=== Begin Enclosure ===
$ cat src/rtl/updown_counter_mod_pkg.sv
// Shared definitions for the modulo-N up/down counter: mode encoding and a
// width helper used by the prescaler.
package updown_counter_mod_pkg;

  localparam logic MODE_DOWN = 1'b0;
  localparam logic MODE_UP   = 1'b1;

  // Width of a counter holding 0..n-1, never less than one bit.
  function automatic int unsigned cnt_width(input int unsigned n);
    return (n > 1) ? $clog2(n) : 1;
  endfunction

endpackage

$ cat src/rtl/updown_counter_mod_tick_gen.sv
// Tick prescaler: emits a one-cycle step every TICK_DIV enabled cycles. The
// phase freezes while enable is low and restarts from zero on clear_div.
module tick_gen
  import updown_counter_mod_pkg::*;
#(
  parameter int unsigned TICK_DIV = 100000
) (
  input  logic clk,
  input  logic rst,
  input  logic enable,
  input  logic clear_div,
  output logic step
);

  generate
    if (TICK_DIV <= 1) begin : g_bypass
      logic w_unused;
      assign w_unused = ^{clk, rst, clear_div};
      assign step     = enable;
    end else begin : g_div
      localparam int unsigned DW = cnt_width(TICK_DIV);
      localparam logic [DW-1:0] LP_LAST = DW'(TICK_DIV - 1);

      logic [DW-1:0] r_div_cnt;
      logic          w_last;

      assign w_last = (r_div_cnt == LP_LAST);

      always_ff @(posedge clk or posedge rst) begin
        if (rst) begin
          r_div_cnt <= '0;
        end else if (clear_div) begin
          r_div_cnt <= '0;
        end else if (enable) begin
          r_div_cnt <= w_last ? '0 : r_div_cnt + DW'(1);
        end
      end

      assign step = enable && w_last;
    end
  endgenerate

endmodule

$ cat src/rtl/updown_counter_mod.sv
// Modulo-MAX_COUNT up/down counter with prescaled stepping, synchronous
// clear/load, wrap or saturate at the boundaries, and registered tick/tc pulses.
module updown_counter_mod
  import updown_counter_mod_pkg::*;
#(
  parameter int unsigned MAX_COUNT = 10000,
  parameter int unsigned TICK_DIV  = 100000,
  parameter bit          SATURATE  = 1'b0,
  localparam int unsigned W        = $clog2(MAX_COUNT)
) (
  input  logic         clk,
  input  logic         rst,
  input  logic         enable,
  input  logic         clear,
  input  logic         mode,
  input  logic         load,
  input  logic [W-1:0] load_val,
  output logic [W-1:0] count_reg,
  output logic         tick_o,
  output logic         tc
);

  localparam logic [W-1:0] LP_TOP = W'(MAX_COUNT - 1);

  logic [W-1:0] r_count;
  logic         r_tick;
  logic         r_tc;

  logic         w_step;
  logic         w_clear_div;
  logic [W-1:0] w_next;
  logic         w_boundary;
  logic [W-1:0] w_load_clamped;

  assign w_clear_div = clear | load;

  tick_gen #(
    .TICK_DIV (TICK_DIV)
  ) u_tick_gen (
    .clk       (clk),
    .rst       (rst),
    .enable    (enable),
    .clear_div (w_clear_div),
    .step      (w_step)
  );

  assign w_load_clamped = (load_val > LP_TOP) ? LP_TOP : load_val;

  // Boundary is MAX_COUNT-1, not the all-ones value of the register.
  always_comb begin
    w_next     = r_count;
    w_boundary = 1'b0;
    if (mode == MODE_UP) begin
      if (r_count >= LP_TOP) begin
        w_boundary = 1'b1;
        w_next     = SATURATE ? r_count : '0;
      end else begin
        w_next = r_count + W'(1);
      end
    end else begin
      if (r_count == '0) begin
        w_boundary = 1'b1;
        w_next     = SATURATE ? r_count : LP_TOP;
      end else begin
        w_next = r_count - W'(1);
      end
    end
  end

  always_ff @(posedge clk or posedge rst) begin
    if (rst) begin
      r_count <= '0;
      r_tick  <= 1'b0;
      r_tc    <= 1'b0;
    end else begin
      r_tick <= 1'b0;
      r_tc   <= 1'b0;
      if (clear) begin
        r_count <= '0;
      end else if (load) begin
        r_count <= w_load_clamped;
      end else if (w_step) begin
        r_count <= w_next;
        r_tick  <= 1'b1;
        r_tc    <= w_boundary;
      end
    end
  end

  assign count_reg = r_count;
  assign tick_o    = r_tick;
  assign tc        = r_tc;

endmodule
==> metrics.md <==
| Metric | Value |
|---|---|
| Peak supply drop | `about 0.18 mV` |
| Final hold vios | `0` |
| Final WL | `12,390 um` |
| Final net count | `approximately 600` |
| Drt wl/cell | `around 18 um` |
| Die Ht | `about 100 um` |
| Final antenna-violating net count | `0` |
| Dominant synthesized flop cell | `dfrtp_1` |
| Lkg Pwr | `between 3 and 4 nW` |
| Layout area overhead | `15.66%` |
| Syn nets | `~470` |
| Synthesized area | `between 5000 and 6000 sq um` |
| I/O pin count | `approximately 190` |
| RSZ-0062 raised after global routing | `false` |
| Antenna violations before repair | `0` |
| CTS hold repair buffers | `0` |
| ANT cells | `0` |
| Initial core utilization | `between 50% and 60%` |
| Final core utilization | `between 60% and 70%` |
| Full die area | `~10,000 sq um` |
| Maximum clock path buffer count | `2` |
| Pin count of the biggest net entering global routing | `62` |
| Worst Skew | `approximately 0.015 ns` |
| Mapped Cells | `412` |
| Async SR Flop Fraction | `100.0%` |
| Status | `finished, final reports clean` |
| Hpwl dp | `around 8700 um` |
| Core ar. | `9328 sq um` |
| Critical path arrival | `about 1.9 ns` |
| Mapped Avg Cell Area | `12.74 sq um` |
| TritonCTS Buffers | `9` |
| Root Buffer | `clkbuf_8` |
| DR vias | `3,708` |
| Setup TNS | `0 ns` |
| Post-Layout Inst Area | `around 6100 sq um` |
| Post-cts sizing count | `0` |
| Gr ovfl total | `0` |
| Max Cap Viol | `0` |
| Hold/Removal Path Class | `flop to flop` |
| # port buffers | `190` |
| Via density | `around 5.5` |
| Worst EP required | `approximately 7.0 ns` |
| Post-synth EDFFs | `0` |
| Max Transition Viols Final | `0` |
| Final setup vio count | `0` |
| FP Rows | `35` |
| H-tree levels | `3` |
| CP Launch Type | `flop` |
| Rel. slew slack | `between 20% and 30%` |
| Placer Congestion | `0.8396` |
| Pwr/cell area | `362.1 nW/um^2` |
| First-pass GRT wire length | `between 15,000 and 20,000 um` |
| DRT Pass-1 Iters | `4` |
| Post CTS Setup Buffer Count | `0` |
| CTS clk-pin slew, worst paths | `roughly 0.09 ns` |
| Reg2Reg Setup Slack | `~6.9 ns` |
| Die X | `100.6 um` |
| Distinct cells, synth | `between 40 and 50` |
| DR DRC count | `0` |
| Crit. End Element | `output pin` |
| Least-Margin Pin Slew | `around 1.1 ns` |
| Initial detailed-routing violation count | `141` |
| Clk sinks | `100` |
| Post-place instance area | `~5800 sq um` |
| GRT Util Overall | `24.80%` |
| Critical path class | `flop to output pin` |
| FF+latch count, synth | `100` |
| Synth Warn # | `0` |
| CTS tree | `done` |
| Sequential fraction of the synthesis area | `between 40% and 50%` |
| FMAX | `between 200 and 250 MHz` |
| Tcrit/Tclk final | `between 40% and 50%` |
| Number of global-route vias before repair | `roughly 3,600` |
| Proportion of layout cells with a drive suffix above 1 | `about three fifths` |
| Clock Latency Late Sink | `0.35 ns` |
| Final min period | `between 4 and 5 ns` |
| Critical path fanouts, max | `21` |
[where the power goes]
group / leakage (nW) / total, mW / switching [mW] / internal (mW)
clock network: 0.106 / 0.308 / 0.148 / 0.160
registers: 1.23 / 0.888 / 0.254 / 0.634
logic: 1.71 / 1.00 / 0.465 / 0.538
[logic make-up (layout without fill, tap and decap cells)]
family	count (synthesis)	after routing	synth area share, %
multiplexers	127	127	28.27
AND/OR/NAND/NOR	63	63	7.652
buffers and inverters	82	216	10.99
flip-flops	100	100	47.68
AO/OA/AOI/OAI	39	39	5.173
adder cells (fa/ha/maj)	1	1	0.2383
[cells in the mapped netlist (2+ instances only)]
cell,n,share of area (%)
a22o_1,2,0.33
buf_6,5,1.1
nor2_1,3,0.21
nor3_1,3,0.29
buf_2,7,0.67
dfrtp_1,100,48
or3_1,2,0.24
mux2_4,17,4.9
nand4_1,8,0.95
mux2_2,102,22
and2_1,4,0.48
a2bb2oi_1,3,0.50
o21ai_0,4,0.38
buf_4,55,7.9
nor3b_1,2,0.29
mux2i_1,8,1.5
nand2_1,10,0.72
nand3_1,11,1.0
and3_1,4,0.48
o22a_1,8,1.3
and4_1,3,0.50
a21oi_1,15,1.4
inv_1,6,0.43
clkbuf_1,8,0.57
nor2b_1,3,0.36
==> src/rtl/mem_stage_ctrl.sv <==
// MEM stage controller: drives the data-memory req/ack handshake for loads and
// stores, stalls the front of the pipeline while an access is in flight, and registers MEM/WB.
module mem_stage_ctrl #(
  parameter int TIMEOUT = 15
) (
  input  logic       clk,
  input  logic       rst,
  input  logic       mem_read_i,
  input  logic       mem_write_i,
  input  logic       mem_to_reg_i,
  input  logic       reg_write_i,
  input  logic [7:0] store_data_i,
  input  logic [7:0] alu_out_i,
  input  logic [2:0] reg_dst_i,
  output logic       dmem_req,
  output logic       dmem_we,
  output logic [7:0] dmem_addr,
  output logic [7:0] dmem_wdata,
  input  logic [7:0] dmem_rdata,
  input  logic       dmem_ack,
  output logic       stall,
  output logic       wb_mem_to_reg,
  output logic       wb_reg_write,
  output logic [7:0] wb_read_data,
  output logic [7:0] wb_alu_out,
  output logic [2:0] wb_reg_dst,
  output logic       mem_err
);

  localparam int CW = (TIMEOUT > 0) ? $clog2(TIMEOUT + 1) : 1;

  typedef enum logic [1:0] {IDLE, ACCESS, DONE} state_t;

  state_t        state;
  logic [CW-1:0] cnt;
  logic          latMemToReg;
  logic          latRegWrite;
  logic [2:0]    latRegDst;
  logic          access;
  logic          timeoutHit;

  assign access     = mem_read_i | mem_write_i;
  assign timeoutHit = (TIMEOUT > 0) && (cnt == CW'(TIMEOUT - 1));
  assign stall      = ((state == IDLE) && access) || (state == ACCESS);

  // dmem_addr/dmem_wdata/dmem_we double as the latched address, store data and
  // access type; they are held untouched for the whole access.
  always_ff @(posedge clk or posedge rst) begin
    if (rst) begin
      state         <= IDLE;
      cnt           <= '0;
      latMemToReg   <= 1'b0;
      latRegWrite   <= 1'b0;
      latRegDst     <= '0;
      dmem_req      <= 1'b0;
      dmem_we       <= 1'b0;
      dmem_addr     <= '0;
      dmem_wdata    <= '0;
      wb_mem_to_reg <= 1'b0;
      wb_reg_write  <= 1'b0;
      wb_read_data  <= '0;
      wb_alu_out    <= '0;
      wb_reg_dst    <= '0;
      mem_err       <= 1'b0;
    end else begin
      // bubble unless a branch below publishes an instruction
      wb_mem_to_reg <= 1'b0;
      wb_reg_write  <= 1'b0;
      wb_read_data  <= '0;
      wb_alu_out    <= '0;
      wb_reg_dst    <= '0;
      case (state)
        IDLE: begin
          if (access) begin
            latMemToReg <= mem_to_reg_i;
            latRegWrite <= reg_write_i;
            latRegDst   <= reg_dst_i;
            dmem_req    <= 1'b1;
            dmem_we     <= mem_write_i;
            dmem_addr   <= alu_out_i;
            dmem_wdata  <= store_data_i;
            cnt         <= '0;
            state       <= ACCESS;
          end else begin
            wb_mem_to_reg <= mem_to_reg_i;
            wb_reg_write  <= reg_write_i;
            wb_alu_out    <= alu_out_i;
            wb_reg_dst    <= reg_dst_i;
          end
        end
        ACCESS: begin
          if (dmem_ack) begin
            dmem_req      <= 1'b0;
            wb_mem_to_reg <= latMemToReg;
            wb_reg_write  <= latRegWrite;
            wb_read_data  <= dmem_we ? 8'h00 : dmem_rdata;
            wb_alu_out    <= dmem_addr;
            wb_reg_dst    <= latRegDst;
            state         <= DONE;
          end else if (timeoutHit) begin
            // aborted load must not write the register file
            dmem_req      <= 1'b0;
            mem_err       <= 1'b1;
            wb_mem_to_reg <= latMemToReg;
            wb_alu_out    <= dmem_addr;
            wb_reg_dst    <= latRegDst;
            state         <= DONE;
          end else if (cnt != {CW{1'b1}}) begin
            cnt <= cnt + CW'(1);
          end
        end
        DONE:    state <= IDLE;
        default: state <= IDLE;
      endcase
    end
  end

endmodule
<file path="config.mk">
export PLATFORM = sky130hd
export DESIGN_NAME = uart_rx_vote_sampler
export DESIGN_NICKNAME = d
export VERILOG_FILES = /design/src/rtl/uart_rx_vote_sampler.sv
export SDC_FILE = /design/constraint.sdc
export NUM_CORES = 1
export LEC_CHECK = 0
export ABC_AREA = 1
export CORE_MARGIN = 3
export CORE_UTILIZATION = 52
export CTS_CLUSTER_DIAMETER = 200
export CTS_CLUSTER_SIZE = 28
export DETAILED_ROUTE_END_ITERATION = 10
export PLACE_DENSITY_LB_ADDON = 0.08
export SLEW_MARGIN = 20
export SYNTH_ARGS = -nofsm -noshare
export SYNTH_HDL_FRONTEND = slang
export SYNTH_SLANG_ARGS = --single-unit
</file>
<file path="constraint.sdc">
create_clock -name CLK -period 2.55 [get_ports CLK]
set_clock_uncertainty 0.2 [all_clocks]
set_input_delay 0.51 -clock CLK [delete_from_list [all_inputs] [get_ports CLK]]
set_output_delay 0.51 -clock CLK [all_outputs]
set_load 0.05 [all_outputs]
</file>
=== End Enclosure ===
=== Begin Enclosure ===
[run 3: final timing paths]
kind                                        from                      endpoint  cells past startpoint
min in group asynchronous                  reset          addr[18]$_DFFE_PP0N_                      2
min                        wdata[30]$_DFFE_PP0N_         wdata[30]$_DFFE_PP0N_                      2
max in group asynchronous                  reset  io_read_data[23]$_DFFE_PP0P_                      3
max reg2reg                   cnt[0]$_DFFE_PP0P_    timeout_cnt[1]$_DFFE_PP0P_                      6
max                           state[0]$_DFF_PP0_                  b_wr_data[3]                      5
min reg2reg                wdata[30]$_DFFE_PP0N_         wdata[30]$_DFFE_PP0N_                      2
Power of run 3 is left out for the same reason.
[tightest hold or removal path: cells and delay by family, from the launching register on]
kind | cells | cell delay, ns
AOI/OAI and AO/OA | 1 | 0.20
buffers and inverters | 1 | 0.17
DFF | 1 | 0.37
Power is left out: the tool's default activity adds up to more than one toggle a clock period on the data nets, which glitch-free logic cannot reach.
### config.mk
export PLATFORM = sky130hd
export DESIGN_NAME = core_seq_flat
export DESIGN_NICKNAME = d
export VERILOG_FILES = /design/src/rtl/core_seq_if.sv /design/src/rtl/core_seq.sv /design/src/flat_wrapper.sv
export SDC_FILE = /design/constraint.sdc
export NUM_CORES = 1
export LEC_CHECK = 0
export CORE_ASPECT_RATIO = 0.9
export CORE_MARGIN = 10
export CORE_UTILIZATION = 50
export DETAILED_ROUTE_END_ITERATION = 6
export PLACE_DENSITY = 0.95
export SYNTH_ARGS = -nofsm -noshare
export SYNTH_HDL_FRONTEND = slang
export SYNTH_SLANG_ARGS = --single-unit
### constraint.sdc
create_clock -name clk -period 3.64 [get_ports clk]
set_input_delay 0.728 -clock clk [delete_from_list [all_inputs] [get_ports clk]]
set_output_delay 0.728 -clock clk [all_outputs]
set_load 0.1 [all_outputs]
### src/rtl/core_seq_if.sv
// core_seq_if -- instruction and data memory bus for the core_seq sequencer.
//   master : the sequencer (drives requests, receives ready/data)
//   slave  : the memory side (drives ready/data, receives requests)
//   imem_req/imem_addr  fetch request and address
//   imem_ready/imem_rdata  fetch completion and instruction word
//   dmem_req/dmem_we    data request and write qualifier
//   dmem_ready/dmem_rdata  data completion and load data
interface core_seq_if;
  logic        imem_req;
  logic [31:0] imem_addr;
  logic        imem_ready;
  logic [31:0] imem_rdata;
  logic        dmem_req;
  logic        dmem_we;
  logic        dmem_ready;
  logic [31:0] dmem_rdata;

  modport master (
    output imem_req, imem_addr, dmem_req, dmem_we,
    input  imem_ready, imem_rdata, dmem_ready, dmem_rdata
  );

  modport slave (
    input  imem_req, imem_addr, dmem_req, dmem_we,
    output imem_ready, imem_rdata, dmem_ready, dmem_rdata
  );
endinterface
=== End Enclosure ===
#### [TRY IT]
From the line holding "Final hold vios" to the line holding "clk-pin slew, worst", inclusive, restate each line above exactly as written.

#### [SOLUTION]
| Final hold vios | `0` |
| Final WL | `12,390 um` |
| Final net count | `approximately 600` |
| Drt wl/cell | `around 18 um` |
| Die Ht | `about 100 um` |
| Final antenna-violating net count | `0` |
| Dominant synthesized flop cell | `dfrtp_1` |
| Lkg Pwr | `between 3 and 4 nW` |
| Layout area overhead | `15.66%` |
| Syn nets | `~470` |
| Synthesized area | `between 5000 and 6000 sq um` |
| I/O pin count | `approximately 190` |
| RSZ-0062 raised after global routing | `false` |
| Antenna violations before repair | `0` |
| CTS hold repair buffers | `0` |
| ANT cells | `0` |
| Initial core utilization | `between 50% and 60%` |
| Final core utilization | `between 60% and 70%` |
| Full die area | `~10,000 sq um` |
| Maximum clock path buffer count | `2` |
| Pin count of the biggest net entering global routing | `62` |
| Worst Skew | `approximately 0.015 ns` |
| Mapped Cells | `412` |
| Async SR Flop Fraction | `100.0%` |
| Status | `finished, final reports clean` |
| Hpwl dp | `around 8700 um` |
| Core ar. | `9328 sq um` |
| Critical path arrival | `about 1.9 ns` |
| Mapped Avg Cell Area | `12.74 sq um` |
| TritonCTS Buffers | `9` |
| Root Buffer | `clkbuf_8` |
| DR vias | `3,708` |
| Setup TNS | `0 ns` |
| Post-Layout Inst Area | `around 6100 sq um` |
| Post-cts sizing count | `0` |
| Gr ovfl total | `0` |
| Max Cap Viol | `0` |
| Hold/Removal Path Class | `flop to flop` |
| # port buffers | `190` |
| Via density | `around 5.5` |
| Worst EP required | `approximately 7.0 ns` |
| Post-synth EDFFs | `0` |
| Max Transition Viols Final | `0` |
| Final setup vio count | `0` |
| FP Rows | `35` |
| H-tree levels | `3` |
| CP Launch Type | `flop` |
| Rel. slew slack | `between 20% and 30%` |
| Placer Congestion | `0.8396` |
| Pwr/cell area | `362.1 nW/um^2` |
| First-pass GRT wire length | `between 15,000 and 20,000 um` |
| DRT Pass-1 Iters | `4` |
| Post CTS Setup Buffer Count | `0` |
| CTS clk-pin slew, worst paths | `roughly 0.09 ns` |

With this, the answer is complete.